A Kiss for the Whole World received a score of 79 out of 100 on review aggregator Metacritic based on six critics' reviews, indicating "generally favorable" reception. Emma Wilkes of NME wrote: "Here, on their seventh album and two decades down the line, Enter Shikari sound perhaps the most joyful they've ever been, and even when they become characteristically philosophical, it still comes from a place of positivity." Wilkes concluded that the record positions "joy as an act of resistance". Dylan Tuck of The Skinny noted it "marks a resurgent and rampant follow-up to the similarly chameleonic soundscape" of the band's previous album, 2020's Nothing Is True & Everything Is Possible, and one can "genuinely feel the life pouring out of the record. It's eccentric, erratic and just the sui generis of what Enter Shikari stand for."

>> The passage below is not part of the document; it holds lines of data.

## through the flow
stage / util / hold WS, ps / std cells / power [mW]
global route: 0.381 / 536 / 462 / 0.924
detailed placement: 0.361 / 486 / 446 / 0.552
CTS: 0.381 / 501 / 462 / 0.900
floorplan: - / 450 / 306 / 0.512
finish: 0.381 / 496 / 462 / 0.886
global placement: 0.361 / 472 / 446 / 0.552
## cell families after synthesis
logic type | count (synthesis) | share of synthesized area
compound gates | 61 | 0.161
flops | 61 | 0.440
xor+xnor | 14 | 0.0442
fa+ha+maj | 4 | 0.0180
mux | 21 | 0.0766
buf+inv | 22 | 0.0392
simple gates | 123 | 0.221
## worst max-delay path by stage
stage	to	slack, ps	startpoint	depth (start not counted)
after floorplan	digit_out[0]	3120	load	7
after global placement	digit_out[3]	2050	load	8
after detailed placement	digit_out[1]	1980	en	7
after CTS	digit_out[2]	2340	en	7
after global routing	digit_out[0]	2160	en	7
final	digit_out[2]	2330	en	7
### src/rtl/trigger_response_gen.sv
// Start/end/form trigger responder: arms on start, waits for end, then holds form_o
// high for FORM_LEN cycles. Extra starts queue up to PEND_MAX; state changes on negedge clk1.
module trigger_response_gen #(
    parameter int FORM_LEN = 4,
    parameter int MAX_WAIT = 16,
    parameter int PEND_MAX = 7,
    parameter int PW       = $clog2(PEND_MAX + 1)
) (
    input  logic          clk1,
    input  logic          rst,
    input  logic          dis_i,
    input  logic          start_i,
    input  logic          end_i,
    output logic          form_o,
    output logic          busy_o,
    output logic [PW-1:0] pending_o,
    output logic          timeout_o,
    output logic          ovf_o,
    output logic [15:0]   resp_cnt_o
);

    localparam int WW = (MAX_WAIT > 1) ? $clog2(MAX_WAIT) : 1;
    localparam int FW = (FORM_LEN > 1) ? $clog2(FORM_LEN) : 1;

    typedef enum logic [1:0] {
        IDLE  = 2'd0,
        ARMED = 2'd1,
        RESP  = 2'd2
    } state_t;

    state_t        state_q, state_d;
    logic [WW-1:0] waitCnt_q, waitCnt_d;
    logic [FW-1:0] formCnt_q, formCnt_d;
    logic [PW-1:0] pending_q, pending_d;
    logic          form_q, form_d;
    logic          timeout_q, timeout_d;
    logic          ovf_q, ovf_d;
    logic [15:0]   respCnt_q, respCnt_d;

    logic          push;
    logic          consume;
    logic          nextAvail;

    always_ff @(negedge clk1 or posedge rst) begin
        if (rst) begin
            state_q   <= IDLE;
            waitCnt_q <= '0;
            formCnt_q <= '0;
            pending_q <= '0;
            form_q    <= 1'b0;
            timeout_q <= 1'b0;
            ovf_q     <= 1'b0;
            respCnt_q <= '0;
        end else begin
            state_q   <= state_d;
            waitCnt_q <= waitCnt_d;
            formCnt_q <= formCnt_d;
            pending_q <= pending_d;
            form_q    <= form_d;
            timeout_q <= timeout_d;
            ovf_q     <= ovf_d;
            respCnt_q <= respCnt_d;
        end
    end

    // A start arriving on the same edge that frees the engine is consumed directly,
    // so a push with a simultaneous pop leaves the queue depth unchanged.
    always_comb begin
        state_d   = state_q;
        waitCnt_d = waitCnt_q;
        formCnt_d = formCnt_q;
        pending_d = pending_q;
        form_d    = form_q;
        timeout_d = 1'b0;
        ovf_d     = ovf_q;
        respCnt_d = respCnt_q;
        push      = start_i && (state_q != IDLE);
        nextAvail = (pending_q != '0) || push;
        consume   = 1'b0;

        if (dis_i) begin
            state_d   = IDLE;
            waitCnt_d = '0;
            formCnt_d = '0;
            pending_d = '0;
            form_d    = 1'b0;
        end else begin
            unique case (state_q)
                IDLE: begin
                    if (start_i && end_i) begin
                        state_d   = RESP;
                        form_d    = 1'b1;
                        formCnt_d = '0;
                    end else if (start_i) begin
                        state_d   = ARMED;
                        waitCnt_d = '0;
                    end
                end
                ARMED: begin
                    if (end_i) begin
                        state_d   = RESP;
                        form_d    = 1'b1;
                        formCnt_d = '0;
                    end else if (waitCnt_q == WW'(MAX_WAIT - 1)) begin
                        timeout_d = 1'b1;
                        waitCnt_d = '0;
                        consume   = nextAvail;
                        state_d   = nextAvail ? ARMED : IDLE;
                    end else begin
                        waitCnt_d = waitCnt_q + WW'(1);
                    end
                end
                RESP: begin
                    if (formCnt_q == FW'(FORM_LEN - 1)) begin
                        form_d    = 1'b0;
                        formCnt_d = '0;
                        respCnt_d = respCnt_q + 16'd1;
                        waitCnt_d = '0;
                        consume   = nextAvail;
                        state_d   = nextAvail ? ARMED : IDLE;
                    end else begin
                        formCnt_d = formCnt_q + FW'(1);
                    end
                end
                default: state_d = IDLE;
            endcase

            if (push && !consume) begin
                if (pending_q < PW'(PEND_MAX)) begin
                    pending_d = pending_q + PW'(1);
                end else begin
                    ovf_d = 1'b1;
                end
            end else if (consume && !push) begin
                pending_d = pending_q - PW'(1);
            end
        end
    end

    assign form_o     = form_q;
    assign busy_o     = (state_q != IDLE);
    assign pending_o  = pending_q;
    assign timeout_o  = timeout_q;
    assign ovf_o      = ovf_q;
    assign resp_cnt_o = respCnt_q;

endmodule

### config.mk
export PLATFORM = sky130hd
export DESIGN_NAME = trigger_response_gen
export DESIGN_NICKNAME = d
export VERILOG_FILES = /design/src/rtl/trigger_response_gen.sv
export SDC_FILE = /design/constraint.sdc
export NUM_CORES = 1
export LEC_CHECK = 0
export ABC_CLOCK_PERIOD_IN_PS = 3200
export CORE_MARGIN = 3
export CORE_UTILIZATION = 53
export CTS_CLUSTER_SIZE = 40
export DETAILED_ROUTE_END_ITERATION = 7
export HOLD_SLACK_MARGIN = 0.06
export PLACE_DENSITY = 0.77
export SYNTH_ARGS = -nofsm -noshare
export SYNTH_HDL_FRONTEND = slang
export SYNTH_SLANG_ARGS = --single-unit
### constraint.sdc
create_clock -name clk1 -period 3.2 [get_ports clk1]
set_input_delay 0.64 -clock clk1 [delete_from_list [all_inputs] [get_ports clk1]]
set_output_delay 0.64 -clock clk1 [all_outputs]
set_load 0.005 [all_outputs]
==> run_results.csv <==
group,metric,value,unit
outcome,status,"finished with violations",
outcome,violations,"negative setup slack",
yosys,ys_seq_area_share,42.61,%
floorplan,core,3103,um^2
final_layout,nets,273,
drt,via_count,1646,
yosys,syn-num-nets,190,
global_routing,grt_first_pass_wirelength,7.707,mm
floorplan,fp.dieArea,4052,um^2
clock_tree,clkSinkCount,30,
yosys,synth_cell_types,46,
final_layout,ff_latch_area,750.7,um^2
sta,setup_violations,5,
power,power.density,501.1,nW/um^2
yosys,synthArstFlopShare,100.0,%
place,hpwl,3.198,mm
worst_setup_path,startpoint_type,"input pin",
floorplan,fp.dieH,63.66,um
sta,fin_hold_ws,0.4214,ns
global_routing,grt_max_degree,31,
clock_tree,cts_tree,"built",
final_layout,fillCellCount,204,
final_layout,final_common_cell,"buf_4",
sta,setup_tns,-0.7479,ns
worst_setup_path,r2r_start,"state_q[1]",
clock_tree,htreeDepth,2,
drt,post_drt_via_cell_ratio,5.414,
yosys,synth_enable_flop_cells,0,
yosys,synth.area.top_cells,"dfrtn_1 (43%), nand3_1 (5.1%), ha_1 (5.0%)",
power,ir_drop,0.5441,mV
sta,maxSlewViolCount,0,
global_routing,grt_overflow,0,
worst_hold_path,min_from,"ovf_o",
worst_hold_path,worstHoldEndpoint,"ovf_o",
worst_setup_path,reg2reg_depth,11,
power,p_leak,1.298,nW
clock_tree,clock_latency,0.33,ns
floorplan,dieWidth,63.66,um
drt,wl_per_cell,15.09,um
final_layout,antenna_cells,0,
worst_setup_path,r2r_slack,0.75,ns
floorplan,io-pin-count,28,
worst_setup_path,required,1.95,ns
flow_run,cap_violations,0,
yosys,yosysWarningCount,0,
clock_tree,cts_root_buffer,"clkbuf_4",
global_routing,grt_pass1_vias,1698,
worst_setup_path,path_class,"in2reg",
yosys,synth_cells,177,
clock_tree,clkTransAtPathRegs,0.07,ns
yosys,ys_ff_latch,30,
global_routing,track_usage,24.43,%
sta,fin_skew,0.006848,ns
worst_hold_path,min_path_cells,1,
sta,worst_slew_pin_slew,0.4521,ns
yosys,ys_dominant_reg_cell,"dfrtn_1",
clock_tree,cts.path.max_buffers,2,
floorplan,rows,20,
worst_setup_path,endpoint_kind,"flip-flop",
final_layout,multi_input_area,1020,um^2
place,gp_congestion,0.8183,
drt,firstDrtPassIters,4,
floorplan,start_util,56.77,%
worst_setup_path,crit_fanout,2,
sta,hold_viol,0,
yosys,synth_top_area_cell,"dfrtn_1",
final_layout,instances_no_fill,304,
sta,rsz0062_at_grt,"yes",
sta,setup_ws,-0.2822,ns
final_layout,syn_to_final_growth,42.90,%
clock_tree,cts_hold_buf,0,
place,port-buffer-count,27,
yosys,synth.avg_cell_area,9.953,um^2
clock_tree,numCtsBuffers,5,
worst_hold_path,holdCritPathClass,"reg2reg",
final_layout,drive_gt1_share,43.08,%
worst_setup_path,worst_ep_arrival_time,2.23,ns
drt,ant_nets,0,
power,power,1.262,mW
final_layout,final_cell_mix,"buf_4 (51), dfrtn_1 (30), nand3_1 (18)",
global_routing,grt_antenna_before_repair,0,
worst_setup_path,reg2reg_to,"pending_o[1]",
place,placed_cells,281,
drt,drc,0,
yosys,syn_area,1762,um^2
sta,relSlewSlack,69.61,%
drt,routed_wl,4.586,mm
yosys,yosysTopAreaCellShare,42.61,%
drt,drt-initial-drc-count,79,
==> what timing repair did <==
action,CTS,global route
cloned,0,0
pin swaps,5,4
endpoints found under the setup margin,52,26
buffers inserted,9,7
gates resized for setup,90,21
==> cell usage after synthesis (4+ instances only) <==
master / count
dfrtn_1: 30
nand3_1: 18
nor2_1: 15
inv_1: 13
nand2_1: 9
xor2_1: 8
ha_1: 7
xnor2_1: 7
nand2b_1: 6
nor3_1: 6
o21ai_0: 6
mux2_1: 4
==> area by class of cell <==
cell class	count	area share, %
clock inverter	1	1.193
sequential	30	29.82
multi-input combinational	131	40.51
timing repair buffer	79	22.32
inverter	13	1.938
clock buffer	6	2.038
tap	44	2.187
==> cell families (layout without fill, tap and decap cells) <==
family	Yosys count	count (layout)	share of synthesized area, %
xor+xnor	15	15	7.458
compound gates	24	24	10.02
flops	30	30	42.61
simple gates	75	75	23.72
buf+inv	16	99	4.261
fa+ha+maj	8	8	6.108
mux	9	9	5.823
==> worst max-delay path, cell delays in order <==
cell	delay [ns]
buf_6	0.09
nand3b_1	0.17
o21ai_2	0.18
nor2_2	0.06
fa_2	0.42
mux2_4	0.28
mux2_4	0.27
o221ai_2	0.12
==> registers in the layout, indices dropped and copies added (netlist names) <==
register / flops
resp_cnt_o: 16
form_o: 1
waitCnt_q: 4
timeout_o: 1
state_q: 2
formCnt_q: 2
ovf_o: 1
pending_o: 3
==> stage by stage <==
step,worst slack (ns),utilization [%],area [um^2]
floorplan,-0.5534,-,1788
global placement,-1.002,76.33,2369
detailed placement,-1.064,76.33,2369
CTS,-0.3622,80.36,2494
global route,-0.3269,81.13,2517
finish,-0.2822,81.13,2517
==> where the power goes <==
group          leakage [nW]  total (mW)  switching, mW  internal (mW)
clock                0.0443       0.318          0.137          0.182
sequential            0.414       0.431         0.0198          0.411
combinational         0.840       0.512          0.263          0.249
==> worst max-delay path by stage <==
| stage | slack (ns) | cells after the start | start | end |
|---|---|---|---|---|
| 4_1_cts | -0.36 | 8 | end_i | pending_o[1] |
| 3_5_place_dp | -1.06 | 7 | start_i | pending_o[1] |
| 2_1_floorplan | -0.55 | 7 | end_i | pending_o[1] |
| 3_3_place_gp | -1.00 | 7 | start_i | pending_o[1] |
| 6_report | -0.28 | 8 | end_i | pending_o[1] |
| 5_1_grt | -0.33 | 8 | end_i | pending_o[1] |
==> routing by layer <==
| layer | vias up | global-route usage, % | wire [um] |
|---|---|---|---|
| met5 | - | 0 | 0 |
| met4 | 0 | 10.24 | 97 |
| met3 | 14 | 6.239 | 241 |
| met2 | 61 | 44.20 | 2387 |
| met1 | 784 | 26.76 | 1860 |
| li1 | 787 | - | - |
No activity file was read; power rests on OpenSTA's default activity.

Rishi Shah of Clash described the production as "polished, yet fearless" and the album as "a mission statement of spreading love and optimism, exemplified by some of the most emotive, unified vocals we've heard from Rou to date". Shah concluded that it "carries the intricate soundscapes of The Spark and Nothing Is True... forward". Sam Law of Kerrang! found there to be an "explosive exuberance at the heart" of the album, one that is "fiercely affirmative" and argues there is "still beauty out there on our troubled planet".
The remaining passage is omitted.